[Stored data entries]
- - - - -
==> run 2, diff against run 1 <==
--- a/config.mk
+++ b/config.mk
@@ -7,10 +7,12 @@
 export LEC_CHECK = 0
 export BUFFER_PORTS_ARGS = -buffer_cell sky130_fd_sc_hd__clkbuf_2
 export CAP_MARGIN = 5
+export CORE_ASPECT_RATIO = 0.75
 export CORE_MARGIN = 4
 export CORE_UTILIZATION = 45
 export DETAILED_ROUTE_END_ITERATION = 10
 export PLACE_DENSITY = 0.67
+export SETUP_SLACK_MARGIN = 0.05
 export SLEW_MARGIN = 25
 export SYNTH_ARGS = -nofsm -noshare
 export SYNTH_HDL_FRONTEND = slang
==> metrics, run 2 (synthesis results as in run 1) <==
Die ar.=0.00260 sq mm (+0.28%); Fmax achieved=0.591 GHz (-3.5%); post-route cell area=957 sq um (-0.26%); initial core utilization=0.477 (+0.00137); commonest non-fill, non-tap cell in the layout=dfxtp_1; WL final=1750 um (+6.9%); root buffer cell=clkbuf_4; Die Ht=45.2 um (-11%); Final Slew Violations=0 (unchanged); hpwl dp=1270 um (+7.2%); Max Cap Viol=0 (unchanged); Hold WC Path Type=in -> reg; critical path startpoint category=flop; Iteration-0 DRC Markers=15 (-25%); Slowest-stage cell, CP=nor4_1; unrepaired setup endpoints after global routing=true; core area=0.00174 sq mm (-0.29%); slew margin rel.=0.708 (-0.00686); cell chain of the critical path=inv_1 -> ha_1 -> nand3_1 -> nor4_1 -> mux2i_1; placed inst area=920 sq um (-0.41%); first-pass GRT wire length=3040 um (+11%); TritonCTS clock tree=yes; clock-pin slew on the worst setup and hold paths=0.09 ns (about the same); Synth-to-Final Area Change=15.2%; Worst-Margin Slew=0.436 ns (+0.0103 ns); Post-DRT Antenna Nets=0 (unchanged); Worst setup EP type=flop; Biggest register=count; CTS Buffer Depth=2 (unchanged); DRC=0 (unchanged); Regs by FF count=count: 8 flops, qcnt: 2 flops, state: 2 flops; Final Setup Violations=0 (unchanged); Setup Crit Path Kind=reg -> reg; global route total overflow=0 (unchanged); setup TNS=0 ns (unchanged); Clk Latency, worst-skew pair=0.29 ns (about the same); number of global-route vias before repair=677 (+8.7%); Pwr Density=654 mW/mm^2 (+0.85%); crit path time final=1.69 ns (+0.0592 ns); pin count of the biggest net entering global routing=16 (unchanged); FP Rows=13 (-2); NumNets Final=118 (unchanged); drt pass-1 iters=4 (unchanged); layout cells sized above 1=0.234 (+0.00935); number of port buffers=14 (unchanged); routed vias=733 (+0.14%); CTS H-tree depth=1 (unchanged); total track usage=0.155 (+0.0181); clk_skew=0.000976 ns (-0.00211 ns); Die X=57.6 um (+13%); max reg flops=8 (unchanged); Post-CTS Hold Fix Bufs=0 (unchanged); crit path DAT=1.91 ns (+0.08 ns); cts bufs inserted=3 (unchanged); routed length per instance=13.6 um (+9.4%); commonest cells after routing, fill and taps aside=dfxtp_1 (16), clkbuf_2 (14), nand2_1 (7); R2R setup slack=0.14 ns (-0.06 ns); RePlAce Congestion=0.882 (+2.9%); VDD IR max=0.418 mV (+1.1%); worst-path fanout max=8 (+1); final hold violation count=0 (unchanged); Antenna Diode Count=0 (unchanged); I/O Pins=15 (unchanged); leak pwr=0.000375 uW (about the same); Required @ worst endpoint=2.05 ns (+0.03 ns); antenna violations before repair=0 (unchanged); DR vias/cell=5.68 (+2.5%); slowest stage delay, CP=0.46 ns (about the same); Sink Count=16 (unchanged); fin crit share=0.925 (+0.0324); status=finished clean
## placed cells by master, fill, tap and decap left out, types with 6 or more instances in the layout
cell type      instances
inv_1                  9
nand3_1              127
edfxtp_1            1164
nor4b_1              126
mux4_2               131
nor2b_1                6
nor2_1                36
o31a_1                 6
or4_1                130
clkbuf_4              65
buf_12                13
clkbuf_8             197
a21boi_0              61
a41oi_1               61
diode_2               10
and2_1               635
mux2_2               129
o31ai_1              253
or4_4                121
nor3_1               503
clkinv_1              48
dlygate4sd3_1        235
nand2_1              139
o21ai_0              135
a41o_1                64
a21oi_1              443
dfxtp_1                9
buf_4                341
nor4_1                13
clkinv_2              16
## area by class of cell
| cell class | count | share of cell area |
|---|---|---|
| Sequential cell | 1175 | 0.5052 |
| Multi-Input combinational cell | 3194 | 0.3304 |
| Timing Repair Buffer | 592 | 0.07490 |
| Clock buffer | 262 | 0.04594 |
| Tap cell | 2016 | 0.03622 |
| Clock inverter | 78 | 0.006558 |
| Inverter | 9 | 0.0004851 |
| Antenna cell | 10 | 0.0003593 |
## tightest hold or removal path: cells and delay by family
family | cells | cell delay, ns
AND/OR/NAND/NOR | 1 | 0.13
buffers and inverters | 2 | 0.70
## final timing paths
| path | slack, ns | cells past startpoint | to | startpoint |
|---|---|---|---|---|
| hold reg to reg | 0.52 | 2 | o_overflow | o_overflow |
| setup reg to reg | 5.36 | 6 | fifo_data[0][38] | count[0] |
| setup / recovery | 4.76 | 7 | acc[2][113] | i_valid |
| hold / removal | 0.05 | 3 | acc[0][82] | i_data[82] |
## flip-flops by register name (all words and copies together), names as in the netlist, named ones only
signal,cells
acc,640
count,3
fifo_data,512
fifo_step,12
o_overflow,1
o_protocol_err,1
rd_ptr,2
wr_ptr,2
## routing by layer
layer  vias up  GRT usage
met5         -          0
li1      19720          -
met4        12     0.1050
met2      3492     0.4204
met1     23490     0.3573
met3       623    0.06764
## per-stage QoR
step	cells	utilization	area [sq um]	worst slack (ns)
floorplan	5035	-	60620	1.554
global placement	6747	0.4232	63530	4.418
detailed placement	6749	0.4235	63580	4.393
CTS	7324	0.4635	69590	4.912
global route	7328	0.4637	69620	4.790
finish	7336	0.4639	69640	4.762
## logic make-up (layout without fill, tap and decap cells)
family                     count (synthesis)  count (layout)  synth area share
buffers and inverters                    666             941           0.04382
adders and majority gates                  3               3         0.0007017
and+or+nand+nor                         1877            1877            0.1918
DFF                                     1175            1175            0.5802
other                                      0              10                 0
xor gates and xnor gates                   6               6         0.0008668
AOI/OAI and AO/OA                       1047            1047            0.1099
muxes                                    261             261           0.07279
==> src/rtl/program_loader.sv <==
// program_loader: boot-time loader for the single-cycle MIPS CPU instruction
// memory. Packs a big-endian byte stream into 32-bit words, writes them to
// consecutive word addresses, then releases the CPU via cpu_run.
// Optional feature macro: PROGRAM_LOADER_CHECKSUM_EN (final word of the image
// is a mod-2^32 checksum of all preceding words and is not written).
module program_loader #(
    parameter int ADDR_W = 10
) (
    input  logic              clk,
    input  logic              rst_n,
    input  logic              start,
    input  logic              in_valid,
    output logic              in_ready,
    input  logic [7:0]        in_data,
    input  logic              in_last,
    output logic              imem_we,
    output logic [31:0]       imem_a,
    output logic [31:0]       imem_wd,
    output logic              cpu_run,
    output logic [ADDR_W:0]   word_count,
    output logic              error
);

    localparam logic [2:0] S_IDLE  = 3'd0;
    localparam logic [2:0] S_RECV  = 3'd1;
    localparam logic [2:0] S_WRITE = 3'd2;
    localparam logic [2:0] S_DONE  = 3'd3;
    localparam logic [2:0] S_ERR   = 3'd4;

    // One past the last addressable word: accepting a full word here overflows.
    localparam logic [ADDR_W:0] CAP = {1'b1, {ADDR_W{1'b0}}};

    logic [2:0]      state_q, state_d;
    logic [1:0]      byte_idx_q, byte_idx_d;
    logic [ADDR_W:0] word_idx_q, word_idx_d;
    logic [31:0]     word_q, word_d;
    logic            last_q, last_d;
`ifdef PROGRAM_LOADER_CHECKSUM_EN
    logic [31:0]     sum_q, sum_d;
`endif

    // Next-state and datapath update for the load sequence.
    always_comb begin
        state_d    = state_q;
        byte_idx_d = byte_idx_q;
        word_idx_d = word_idx_q;
        word_d     = word_q;
        last_d     = last_q;
`ifdef PROGRAM_LOADER_CHECKSUM_EN
        sum_d      = sum_q;
`endif
        case (state_q)
            S_IDLE, S_DONE, S_ERR: begin
                if (start) begin
                    state_d    = S_RECV;
                    byte_idx_d = '0;
                    word_idx_d = '0;
                    word_d     = '0;
                    last_d     = 1'b0;
`ifdef PROGRAM_LOADER_CHECKSUM_EN
                    sum_d      = '0;
`endif
                end
            end
            S_RECV: begin
                // in_ready is 1 throughout RECV, so in_valid alone means accept.
                if (in_valid) begin
                    if (byte_idx_q == 2'd3) begin
                        if (word_idx_q == CAP) begin
                            state_d = S_ERR;
                        end else begin
                            word_d[7:0] = in_data;
                            last_d      = in_last;
                            state_d     = S_WRITE;
                        end
                    end else if (in_last) begin
                        state_d = S_ERR;
                    end else begin
                        case (byte_idx_q)
                            2'd0:    word_d[31:24] = in_data;
                            2'd1:    word_d[23:16] = in_data;
                            default: word_d[15:8]  = in_data;
                        endcase
                        byte_idx_d = byte_idx_q + 2'd1;
                    end
                end
            end
            S_WRITE: begin
                byte_idx_d = '0;
`ifdef PROGRAM_LOADER_CHECKSUM_EN
                if (last_q) begin
                    state_d = (word_q == sum_q) ? S_DONE : S_ERR;
                end else begin
                    word_idx_d = word_idx_q + (ADDR_W+1)'(1);
                    sum_d      = sum_q + word_q;
                    state_d    = S_RECV;
                end
`else
                word_idx_d = word_idx_q + (ADDR_W+1)'(1);
                state_d    = last_q ? S_DONE : S_RECV;
`endif
            end
            default: state_d = S_IDLE;
        endcase
    end

    // State and datapath registers; asynchronous reset discards any partial load.
    always_ff @(posedge clk or negedge rst_n) begin
        if (!rst_n) begin
            state_q    <= S_IDLE;
            byte_idx_q <= '0;
            word_idx_q <= '0;
            word_q     <= '0;
            last_q     <= 1'b0;
`ifdef PROGRAM_LOADER_CHECKSUM_EN
            sum_q      <= '0;
`endif
        end else begin
            state_q    <= state_d;
            byte_idx_q <= byte_idx_d;
            word_idx_q <= word_idx_d;
            word_q     <= word_d;
            last_q     <= last_d;
`ifdef PROGRAM_LOADER_CHECKSUM_EN
            sum_q      <= sum_d;
`endif
        end
    end

    // Outputs decoded from registered state only.
    always_comb begin
        imem_a                = '0;
        imem_a[ADDR_W+2:2]    = word_idx_q;
    end

    assign in_ready   = (state_q == S_RECV);
    assign cpu_run    = (state_q == S_DONE);
    assign error      = (state_q == S_ERR);
    assign imem_wd    = word_q;
    assign word_count = word_idx_q;
`ifdef PROGRAM_LOADER_CHECKSUM_EN
    // The checksum word occupies a WRITE cycle but is never stored.
    assign imem_we    = (state_q == S_WRITE) && !last_q;
`else
    assign imem_we    = (state_q == S_WRITE);
`endif

endmodule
- - - - -
Work instruction
Scan the records above for the string "decap", then copy each line where it turns up.

Exercise output
## placed cells by master, fill, tap and decap left out, types with 6 or more instances in the layout
## logic make-up (layout without fill, tap and decap cells)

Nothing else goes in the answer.